◆ Exercise: When a line in the material contains the word "automatic", copy it.

◆ Dataset records:
_ _ _ _
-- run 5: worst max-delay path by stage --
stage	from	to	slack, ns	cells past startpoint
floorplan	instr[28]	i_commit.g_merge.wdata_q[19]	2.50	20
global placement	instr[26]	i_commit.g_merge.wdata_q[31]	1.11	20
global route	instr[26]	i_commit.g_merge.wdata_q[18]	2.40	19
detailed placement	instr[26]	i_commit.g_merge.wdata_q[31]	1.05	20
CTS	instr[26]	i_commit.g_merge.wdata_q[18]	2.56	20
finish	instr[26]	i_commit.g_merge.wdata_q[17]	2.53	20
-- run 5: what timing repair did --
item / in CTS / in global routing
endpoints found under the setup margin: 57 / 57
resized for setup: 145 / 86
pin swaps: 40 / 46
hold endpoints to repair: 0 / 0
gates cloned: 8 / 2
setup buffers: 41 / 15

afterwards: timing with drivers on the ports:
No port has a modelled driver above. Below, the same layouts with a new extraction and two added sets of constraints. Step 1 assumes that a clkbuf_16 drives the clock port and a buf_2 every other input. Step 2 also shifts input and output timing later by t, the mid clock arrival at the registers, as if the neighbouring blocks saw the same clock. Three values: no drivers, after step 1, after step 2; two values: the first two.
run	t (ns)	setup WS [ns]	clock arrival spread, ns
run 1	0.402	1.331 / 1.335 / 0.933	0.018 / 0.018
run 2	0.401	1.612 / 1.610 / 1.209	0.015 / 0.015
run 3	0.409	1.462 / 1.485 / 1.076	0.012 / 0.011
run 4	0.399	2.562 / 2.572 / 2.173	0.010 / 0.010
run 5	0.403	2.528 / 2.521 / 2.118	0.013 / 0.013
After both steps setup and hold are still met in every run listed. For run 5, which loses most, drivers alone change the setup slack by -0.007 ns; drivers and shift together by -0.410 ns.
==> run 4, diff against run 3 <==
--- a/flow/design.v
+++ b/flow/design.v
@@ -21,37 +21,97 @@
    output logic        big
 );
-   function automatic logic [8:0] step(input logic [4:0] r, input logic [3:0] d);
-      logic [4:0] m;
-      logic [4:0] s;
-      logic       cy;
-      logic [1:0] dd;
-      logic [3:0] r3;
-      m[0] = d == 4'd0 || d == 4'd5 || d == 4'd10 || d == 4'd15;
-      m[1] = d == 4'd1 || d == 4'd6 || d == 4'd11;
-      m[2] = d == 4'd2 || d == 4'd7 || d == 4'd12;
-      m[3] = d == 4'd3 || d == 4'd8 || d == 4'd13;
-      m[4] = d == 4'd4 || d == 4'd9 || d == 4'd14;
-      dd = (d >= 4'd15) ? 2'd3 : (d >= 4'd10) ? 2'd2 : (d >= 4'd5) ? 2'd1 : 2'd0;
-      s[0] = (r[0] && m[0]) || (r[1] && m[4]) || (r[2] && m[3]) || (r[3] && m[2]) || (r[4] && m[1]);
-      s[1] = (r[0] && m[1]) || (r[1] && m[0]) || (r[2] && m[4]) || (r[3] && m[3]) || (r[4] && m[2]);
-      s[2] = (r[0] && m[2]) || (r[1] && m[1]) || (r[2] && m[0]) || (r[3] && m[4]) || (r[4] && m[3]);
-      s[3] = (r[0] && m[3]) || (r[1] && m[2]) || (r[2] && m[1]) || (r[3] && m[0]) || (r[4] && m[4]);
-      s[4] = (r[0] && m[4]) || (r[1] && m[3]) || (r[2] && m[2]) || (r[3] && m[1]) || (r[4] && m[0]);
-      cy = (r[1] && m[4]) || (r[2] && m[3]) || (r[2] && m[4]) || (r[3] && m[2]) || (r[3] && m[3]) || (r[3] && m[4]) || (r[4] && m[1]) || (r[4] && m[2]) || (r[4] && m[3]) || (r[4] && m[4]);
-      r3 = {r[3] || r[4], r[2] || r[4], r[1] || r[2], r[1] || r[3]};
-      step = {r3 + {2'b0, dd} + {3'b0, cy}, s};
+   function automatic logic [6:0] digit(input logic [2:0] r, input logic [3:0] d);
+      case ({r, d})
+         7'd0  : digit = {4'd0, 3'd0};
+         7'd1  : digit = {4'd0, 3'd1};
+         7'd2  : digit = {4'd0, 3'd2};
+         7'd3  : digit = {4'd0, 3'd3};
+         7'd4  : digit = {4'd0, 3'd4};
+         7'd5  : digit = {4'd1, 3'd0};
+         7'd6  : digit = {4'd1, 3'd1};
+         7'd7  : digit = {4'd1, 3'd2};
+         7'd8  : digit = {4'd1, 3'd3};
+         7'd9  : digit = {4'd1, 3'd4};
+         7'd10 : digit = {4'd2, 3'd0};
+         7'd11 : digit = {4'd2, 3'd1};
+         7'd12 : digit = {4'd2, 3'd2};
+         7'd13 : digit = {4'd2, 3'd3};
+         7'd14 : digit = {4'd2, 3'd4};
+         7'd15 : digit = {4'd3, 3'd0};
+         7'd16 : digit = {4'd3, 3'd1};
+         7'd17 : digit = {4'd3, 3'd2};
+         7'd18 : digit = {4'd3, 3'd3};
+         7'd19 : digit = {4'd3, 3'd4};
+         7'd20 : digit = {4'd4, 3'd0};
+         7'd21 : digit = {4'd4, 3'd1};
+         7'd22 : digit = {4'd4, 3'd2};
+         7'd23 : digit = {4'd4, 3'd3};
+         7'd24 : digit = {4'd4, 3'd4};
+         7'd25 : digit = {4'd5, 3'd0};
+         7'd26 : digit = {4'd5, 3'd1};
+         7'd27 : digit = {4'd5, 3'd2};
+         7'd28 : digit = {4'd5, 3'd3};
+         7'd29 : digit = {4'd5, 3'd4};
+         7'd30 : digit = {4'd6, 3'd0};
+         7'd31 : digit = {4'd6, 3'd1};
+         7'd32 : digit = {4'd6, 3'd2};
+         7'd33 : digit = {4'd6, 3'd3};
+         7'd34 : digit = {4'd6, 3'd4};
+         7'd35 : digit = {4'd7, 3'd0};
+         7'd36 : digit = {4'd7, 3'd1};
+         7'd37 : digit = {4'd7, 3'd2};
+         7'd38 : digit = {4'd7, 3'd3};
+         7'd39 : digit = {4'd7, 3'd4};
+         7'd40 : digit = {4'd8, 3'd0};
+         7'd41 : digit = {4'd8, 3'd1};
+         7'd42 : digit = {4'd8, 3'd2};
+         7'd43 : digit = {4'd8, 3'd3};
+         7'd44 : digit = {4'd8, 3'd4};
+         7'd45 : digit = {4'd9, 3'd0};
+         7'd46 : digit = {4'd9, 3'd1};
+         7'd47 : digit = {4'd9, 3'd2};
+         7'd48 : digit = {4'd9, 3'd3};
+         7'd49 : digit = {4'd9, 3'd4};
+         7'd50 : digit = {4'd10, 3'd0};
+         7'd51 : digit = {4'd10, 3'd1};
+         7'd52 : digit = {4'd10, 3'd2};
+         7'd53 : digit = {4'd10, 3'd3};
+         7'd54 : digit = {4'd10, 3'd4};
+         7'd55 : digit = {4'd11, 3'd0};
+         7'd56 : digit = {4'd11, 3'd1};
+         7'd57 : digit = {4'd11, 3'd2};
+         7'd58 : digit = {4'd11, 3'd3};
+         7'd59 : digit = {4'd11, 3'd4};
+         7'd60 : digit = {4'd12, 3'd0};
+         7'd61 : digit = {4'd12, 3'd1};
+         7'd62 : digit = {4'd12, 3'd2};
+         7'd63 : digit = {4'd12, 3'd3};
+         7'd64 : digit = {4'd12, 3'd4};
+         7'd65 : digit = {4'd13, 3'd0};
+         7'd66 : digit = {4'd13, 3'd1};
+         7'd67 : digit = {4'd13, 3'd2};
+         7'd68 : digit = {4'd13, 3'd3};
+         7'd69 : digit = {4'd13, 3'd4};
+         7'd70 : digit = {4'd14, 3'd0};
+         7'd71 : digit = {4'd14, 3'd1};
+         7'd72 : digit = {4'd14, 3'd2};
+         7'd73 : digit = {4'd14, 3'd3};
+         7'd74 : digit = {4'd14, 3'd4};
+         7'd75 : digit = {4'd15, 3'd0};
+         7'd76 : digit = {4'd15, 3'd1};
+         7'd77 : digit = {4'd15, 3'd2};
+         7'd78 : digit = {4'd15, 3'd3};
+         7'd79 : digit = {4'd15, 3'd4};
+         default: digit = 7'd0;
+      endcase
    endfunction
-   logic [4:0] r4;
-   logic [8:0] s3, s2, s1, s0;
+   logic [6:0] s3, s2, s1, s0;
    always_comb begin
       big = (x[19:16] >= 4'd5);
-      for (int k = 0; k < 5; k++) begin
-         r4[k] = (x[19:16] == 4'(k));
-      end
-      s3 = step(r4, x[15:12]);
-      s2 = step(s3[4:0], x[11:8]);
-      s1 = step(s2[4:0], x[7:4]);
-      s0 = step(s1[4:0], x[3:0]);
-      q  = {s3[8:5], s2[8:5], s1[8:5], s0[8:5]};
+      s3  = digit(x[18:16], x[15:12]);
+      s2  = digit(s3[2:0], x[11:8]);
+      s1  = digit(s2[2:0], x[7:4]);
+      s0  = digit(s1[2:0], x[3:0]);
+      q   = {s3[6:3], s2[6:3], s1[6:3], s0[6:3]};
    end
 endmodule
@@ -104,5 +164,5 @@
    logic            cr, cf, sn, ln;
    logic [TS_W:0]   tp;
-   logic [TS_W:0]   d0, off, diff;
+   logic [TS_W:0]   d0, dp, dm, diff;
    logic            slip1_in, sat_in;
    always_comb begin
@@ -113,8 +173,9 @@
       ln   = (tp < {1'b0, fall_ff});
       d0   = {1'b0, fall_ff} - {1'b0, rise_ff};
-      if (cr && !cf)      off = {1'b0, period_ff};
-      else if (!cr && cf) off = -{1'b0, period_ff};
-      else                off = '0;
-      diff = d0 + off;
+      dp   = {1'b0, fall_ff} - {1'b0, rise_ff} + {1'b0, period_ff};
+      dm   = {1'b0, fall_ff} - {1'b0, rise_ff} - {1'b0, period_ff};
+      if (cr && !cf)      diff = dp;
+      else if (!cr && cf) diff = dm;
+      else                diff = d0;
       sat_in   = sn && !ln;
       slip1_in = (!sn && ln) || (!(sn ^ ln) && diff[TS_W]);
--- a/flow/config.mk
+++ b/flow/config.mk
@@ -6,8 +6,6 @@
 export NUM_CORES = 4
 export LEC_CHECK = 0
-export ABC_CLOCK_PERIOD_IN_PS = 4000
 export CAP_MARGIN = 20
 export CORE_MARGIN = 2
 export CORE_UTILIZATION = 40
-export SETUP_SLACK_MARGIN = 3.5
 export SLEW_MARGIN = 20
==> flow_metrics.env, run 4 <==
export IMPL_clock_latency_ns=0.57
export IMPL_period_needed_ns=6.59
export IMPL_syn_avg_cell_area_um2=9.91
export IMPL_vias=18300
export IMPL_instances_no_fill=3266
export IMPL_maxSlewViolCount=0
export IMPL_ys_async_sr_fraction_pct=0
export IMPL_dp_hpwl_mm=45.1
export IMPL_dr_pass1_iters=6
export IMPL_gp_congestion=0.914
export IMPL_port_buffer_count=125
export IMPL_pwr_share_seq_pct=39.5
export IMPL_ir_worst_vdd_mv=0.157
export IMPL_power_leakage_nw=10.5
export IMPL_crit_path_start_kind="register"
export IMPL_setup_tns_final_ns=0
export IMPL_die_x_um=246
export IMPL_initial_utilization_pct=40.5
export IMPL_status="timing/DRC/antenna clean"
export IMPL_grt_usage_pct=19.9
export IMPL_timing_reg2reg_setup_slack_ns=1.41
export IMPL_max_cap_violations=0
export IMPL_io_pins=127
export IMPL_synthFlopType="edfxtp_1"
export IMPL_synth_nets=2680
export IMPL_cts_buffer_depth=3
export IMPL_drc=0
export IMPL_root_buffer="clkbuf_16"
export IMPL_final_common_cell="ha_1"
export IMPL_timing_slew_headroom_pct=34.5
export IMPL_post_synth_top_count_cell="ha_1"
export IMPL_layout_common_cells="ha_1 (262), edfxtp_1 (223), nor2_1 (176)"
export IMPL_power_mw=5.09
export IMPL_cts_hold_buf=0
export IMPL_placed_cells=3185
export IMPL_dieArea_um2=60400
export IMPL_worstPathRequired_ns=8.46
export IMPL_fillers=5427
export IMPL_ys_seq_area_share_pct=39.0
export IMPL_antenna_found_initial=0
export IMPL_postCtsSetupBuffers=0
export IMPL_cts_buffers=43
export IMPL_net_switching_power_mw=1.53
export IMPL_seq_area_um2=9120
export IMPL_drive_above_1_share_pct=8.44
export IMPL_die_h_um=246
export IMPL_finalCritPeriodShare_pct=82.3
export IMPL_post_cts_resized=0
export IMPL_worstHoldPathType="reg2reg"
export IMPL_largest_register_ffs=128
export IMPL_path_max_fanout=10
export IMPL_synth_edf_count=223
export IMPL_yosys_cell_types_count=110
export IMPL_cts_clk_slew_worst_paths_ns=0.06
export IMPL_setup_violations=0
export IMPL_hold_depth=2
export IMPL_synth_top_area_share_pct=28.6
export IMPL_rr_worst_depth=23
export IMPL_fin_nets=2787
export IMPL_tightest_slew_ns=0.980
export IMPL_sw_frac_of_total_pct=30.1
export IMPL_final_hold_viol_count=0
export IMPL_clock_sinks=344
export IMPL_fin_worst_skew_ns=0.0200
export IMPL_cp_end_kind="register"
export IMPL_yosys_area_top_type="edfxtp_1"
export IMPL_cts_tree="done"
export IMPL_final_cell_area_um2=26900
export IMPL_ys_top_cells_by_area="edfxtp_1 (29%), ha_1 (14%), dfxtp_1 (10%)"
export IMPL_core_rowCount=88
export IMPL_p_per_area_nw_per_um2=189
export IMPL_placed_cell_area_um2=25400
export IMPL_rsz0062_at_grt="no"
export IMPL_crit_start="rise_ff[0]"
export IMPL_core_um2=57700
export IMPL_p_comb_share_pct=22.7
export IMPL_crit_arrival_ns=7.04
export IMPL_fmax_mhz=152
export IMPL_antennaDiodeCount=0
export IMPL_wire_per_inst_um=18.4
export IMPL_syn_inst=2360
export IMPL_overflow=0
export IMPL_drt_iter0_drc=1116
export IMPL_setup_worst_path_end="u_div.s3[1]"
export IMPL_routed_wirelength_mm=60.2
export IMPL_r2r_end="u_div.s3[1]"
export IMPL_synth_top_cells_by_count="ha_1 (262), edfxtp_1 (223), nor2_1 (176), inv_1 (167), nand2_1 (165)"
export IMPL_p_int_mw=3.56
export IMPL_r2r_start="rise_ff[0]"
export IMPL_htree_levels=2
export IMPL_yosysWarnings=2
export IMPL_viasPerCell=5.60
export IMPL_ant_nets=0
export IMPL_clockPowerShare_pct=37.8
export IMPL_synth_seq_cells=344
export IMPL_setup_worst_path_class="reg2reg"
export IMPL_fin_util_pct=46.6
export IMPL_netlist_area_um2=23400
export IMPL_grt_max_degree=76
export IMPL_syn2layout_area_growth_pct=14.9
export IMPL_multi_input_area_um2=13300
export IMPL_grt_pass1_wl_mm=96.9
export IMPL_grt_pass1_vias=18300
This design comes from an exercise in tuning for small area and a short achievable clock period on the open sky130 flow, not from production work.
At most, simulation tests tie the RTL to the original design; equivalence was not proved.

Setup of v47:
## arith_encoder
module arith_encoder #(
  parameter int SYMBOL_WIDTH = 4
) (
  input  logic                    general_clk,
  input  logic                    reset,
  input  logic                    in_valid,
  input  logic [15:0]             fl,
  input  logic [15:0]             fh,
  input  logic [SYMBOL_WIDTH-1:0] symbol,
  input  logic [SYMBOL_WIDTH:0]   nsyms,
  input  logic                    bool_mode,
  output logic                    out_valid,
  output logic [15:0]             range_out,
  output logic [23:0]             low_out,
  output logic [4:0]              cnt_out,
  output logic [1:0]              bit_flag,
  output logic [15:0]             out_bit_1,
  output logic [15:0]             out_bit_2
);
Size in the first run: about 130 I/O pins, about 12000 sq um of cells after synthesis.
clock: 9.0 ns
lec_check: 0
abc_area: 1
cap_margin: 20
core_margin: 2
core_utilization: 40
cts_buf_list: sky130_fd_sc_hd__clkbuf_8
place_density: 0.7
setup_slack_margin: 3.0
slew_margin: 20
standard.sh (not shown) runs the stock make flow with config.mk's settings and CLKGATE_MAP_FILE= SYNTH_SCRIPT=/design/flow/synth_recipe.tcl, a recipe that flattens the netlist after the stock synthesis.
==> flow/flow/run.sh <==
#!/bin/bash
# The standard layout with three changes: synthesis skips the quick ABC pass
# inside Yosys's synth (the final ABC mapping still runs), adders use Yosys's
# Sklansky carry network instead of Kogge-Stone, and the ports get the
# smallest buffer instead of the delay buffer that buffer_ports picks by
# default. All output goes to run_standard.log in this folder; ORFS keeps its
# own logs under orfs/logs.
set -euo pipefail
export SYNTH_ARGS="-noabc"
export SYNTH_OPERATIONS_ARGS="-extra-map +/choices/sklansky.v"
export BUFFER_PORTS_ARGS="-buffer_cell sky130_fd_sc_hd__buf_1"
bash standard.sh > run_standard.log 2>&1
v47 completed end to end with timing, DRC and antenna clean.
Here is what was changed in the inputs of v12 compared with v47.
# v47
export LEC_CHECK = 0
export ABC_AREA = 1
export CAP_MARGIN = 20
export CORE_MARGIN = 2
export CORE_UTILIZATION = 40
export CTS_BUF_LIST = sky130_fd_sc_hd__clkbuf_8
export PLACE_DENSITY = 0.7
export SETUP_SLACK_MARGIN = 3.0
export SLEW_MARGIN = 20
create_clock -name core_clock -period 9.0 [get_ports {general_clk}]
# v12
export LEC_CHECK = 0
export ABC_AREA = 1
export CAP_MARGIN = 20
export CORE_MARGIN = 2
export CORE_UTILIZATION = 40
export CTS_BUF_LIST = sky130_fd_sc_hd__clkbuf_8
export SETUP_SLACK_MARGIN = 2.5
export SLEW_MARGIN = 20
create_clock -name core_clock -period 9.0 [get_ports {general_clk}]
Results
- v12: done, clean on timing, DRC and antenna
- v47 completed end to end with timing, DRC and antenna clean.
- Summary — final critical delay including setup and external delays, v12 relative to v47: higher, by 360 ps.
- There was hardly any difference in hold buffer count at cts between v47 and v12.
- Compared v12 vs v47, and fraction of layout instances using a drive strength above 1 is down in v12.
- Comparing v12 and v47, fraction of the core area covered by cells at the end of the flow is lower on v12.
- When v12 is set beside v47, its worst hold slack turns out to be 49 ps smaller.
- Re total number of vias: v12 is 407 down on v47.
- v12 gives less combined flip-flop and latch cell area than v47 did.
- Compared to v47, v12 reaches a lower achievable clock.
[inputs] v43 vs v12
# v12
export LEC_CHECK = 0
export ABC_AREA = 1
export CAP_MARGIN = 20
export CORE_MARGIN = 2
export CORE_UTILIZATION = 40
export CTS_BUF_LIST = sky130_fd_sc_hd__clkbuf_8
export SETUP_SLACK_MARGIN = 2.5
export SLEW_MARGIN = 20
create_clock -name core_clock -period 9.0 [get_ports {general_clk}]
# v43
export LEC_CHECK = 0
export ABC_AREA = 1
export CAP_MARGIN = 20
export CORE_MARGIN = 2
export CORE_UTILIZATION = 40
export CTS_BUF_LIST = sky130_fd_sc_hd__clkbuf_8
export SETUP_SLACK_MARGIN = 3.25
export SLEW_MARGIN = 20
create_clock -name core_clock -period 9.0 [get_ports {general_clk}]
## What came out
- v43 vs v12: total length of routed wires up by a few percent
- v43 against v12: post-placement worst setup slack picked up an extra 260 ps; met1 layer wirelength in the final routing picked up an extra about 3%; number of buffers outside the clock class in the layout picked up an extra 35%; utilization picked up an extra 3.5 points.
- In v43, the setup slack of the critical path after layout came out 240 ps above the value in v12.
- Summary — clock-cell share of area, v43 relative to v12: lower, by 0.17 points.
For v22, these inputs were changed with respect to v43:
# v43
export LEC_CHECK = 0
export ABC_AREA = 1
export CAP_MARGIN = 20
export CORE_MARGIN = 2
export CORE_UTILIZATION = 40
export CTS_BUF_LIST = sky130_fd_sc_hd__clkbuf_8
export SETUP_SLACK_MARGIN = 3.25
export SLEW_MARGIN = 20
create_clock -name core_clock -period 9.0 [get_ports {general_clk}]
# v22
export LEC_CHECK = 0
export ABC_AREA = 1
export CAP_MARGIN = 20
export CORE_MARGIN = 2
export CORE_UTILIZATION = 55
export CTS_BUF_LIST = sky130_fd_sc_hd__clkbuf_8
export PLACE_DENSITY = 0.7
export SETUP_SLACK_MARGIN = 2.5
export SLEW_MARGIN = 20
create_clock -name core_clock -period 9.0 [get_ports {general_clk}]
--- outcome ---
- Of the two candidates, v43 has the better time the worst path needs with I/O delays and setup and v22 the worse one.
- Setup clock skew after layout: v22 worse than v43
- Side by side, sequential share of layout area turned out higher in v22 than in v43.
- When v22 is set beside v43, its post-detailed-placement half-perimeter wirelength turns out to be about 3.5% smaller.
- Comparing cell area after layout for v22 and v43, the smaller number came from v22.

========
## try-tundra
Starting RTL as in the previous note.
==> flow/config.mk <==
export PLATFORM = sky130hd
export DESIGN_NAME = arith_encoder
export DESIGN_NICKNAME = arith_encoder
export VERILOG_FILES = /design/flow/design.v
export SDC_FILE = /design/flow/constraint.sdc
export NUM_CORES = 4
export LEC_CHECK = 0
export ABC_AREA = 1
export CAP_MARGIN = 20
export CORE_MARGIN = 2
export CORE_UTILIZATION = 40
export CTS_BUF_LIST = sky130_fd_sc_hd__clkbuf_4 sky130_fd_sc_hd__clkbuf_8
export SETUP_SLACK_MARGIN = 2.9
export SLEW_MARGIN = 20
==> flow/constraint.sdc <==
create_clock -name core_clock -period 9.0 [get_ports {general_clk}]
set_input_delay 1.8000 -clock core_clock [delete_from_list [all_inputs] [get_ports {general_clk}]]
set_output_delay 1.8000 -clock core_clock [all_outputs]
set_load 0.01 [all_outputs]
Scripts as last shown in full above: flow/flow/run.sh
try-tundra: done, clean on timing, DRC and antenna
## Diff of input files: try-delta against try-tundra
Settings: CTS_BUF_LIST no longer set, was sky130_fd_sc_hd__clkbuf_4 sky130_fd_sc_hd__clkbuf_8; SETUP_SLACK_MARGIN now 2.5, was 2.9.
--- outcome ---
- Going from try-tundra to try-delta, flip-flop and latch count after synthesis roughly the same; final design instance area without fill lost about 2%; hold slack -0.038 ns; maximum frequency went down.
- try-delta vs. try-tundra: final core utilization lost 0.89 points; fill cell instance count of the final layout saw an increase; synthesis-to-finish area growth has decreased.
Here is what was changed in the inputs of try-juniper compared with try-delta.
Settings: SETUP_SLACK_MARGIN: 2.5 -> 3.1; CTS_BUF_LIST: unset -> sky130_fd_sc_hd__clkbuf_8.
--- outcome ---
try-juniper has hold slack above what try-delta had. Taking try-delta as the reference point, the final cycle utilization of the critical path of try-juniper falls by 3.2 points. Met2 usage in global routing delta (try-juniper -> try-delta): insignificant. Against try-delta, the final cell area of try-juniper is higher. Looking only at register cell area after layout, and setting everything else aside, the lower value of try-delta and try-juniper goes to try-delta. For post-placement cell area, try-delta and try-juniper come out practically identical. Compared with try-delta, try-juniper shows a global-route wire length before repair that is 2.4% higher.
The following lists how try-ember was set up differently from try-juniper:
Settings: SETUP_SLACK_MARGIN changed from 3.1 to 2.9; CORE_UTILIZATION changed from 40 to 50.
[summary]
[try-ember vs try-juniper] critical path depth: higher in try-ember
Total number of multi-input combinational cells: try-ember vs try-juniper, no meaningful difference
Fraction of area in clock buffers and inverters is higher on try-juniper
Here is what was changed in the inputs of try-sierra compared with try-ember.
Settings: SETUP_SLACK_MARGIN: 2.9 -> 3.0; CTS_CLUSTER_DIAMETER: unset -> 60; CORE_UTILIZATION: 50 -> 40; CTS_CLUSTER_SIZE: unset -> 20.
try-sierra has via count of the routed design above what try-ember had. try-sierra -> try-ember: wire length of the first global-routing pass flat. Delta(routed wire length, try-sierra - try-ember) > 0. Non-filler instance count after layout for try-sierra: 83 up relative to try-ember. [try-sierra vs try-ember] utilization: lower in try-sierra. Across both runs, die area was higher for try-sierra than for try-ember. Looking at detail-routed net length per standard cell, try-sierra sits 2.9% lower than try-ember does. Note that the number of buffers outside the clock class in the layout recorded for try-sierra amounts to 1.06 times the value seen in try-ember. Total half-perimeter wirelength after legalization and detailed placement shrinks slightly when moving from try-ember to try-sierra.
What try-harbor does differently from try-sierra at the input level:
Settings: CTS_CLUSTER_DIAMETER removed (was 60); CTS_CLUSTER_SIZE removed (was 20); SETUP_SLACK_MARGIN changed from 3.0 to 2.75.
Results
- try-harbor ended up with a lower total of cells resized after clock tree synthesis than try-sierra did.
- try-sierra -> try-harbor: clock network latency to the later pin of the worst-skew pair flat
- try-harbor against try-sierra; fill cell total of the finished layout is up slightly.
- Summary of try-harbor over try-sierra: register-to-register setup slack now smaller, final layout net count went down 15.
_ _ _ _
◆ Answer:
-   function automatic logic [8:0] step(input logic [4:0] r, input logic [3:0] d);
+   function automatic logic [6:0] digit(input logic [2:0] r, input logic [3:0] d);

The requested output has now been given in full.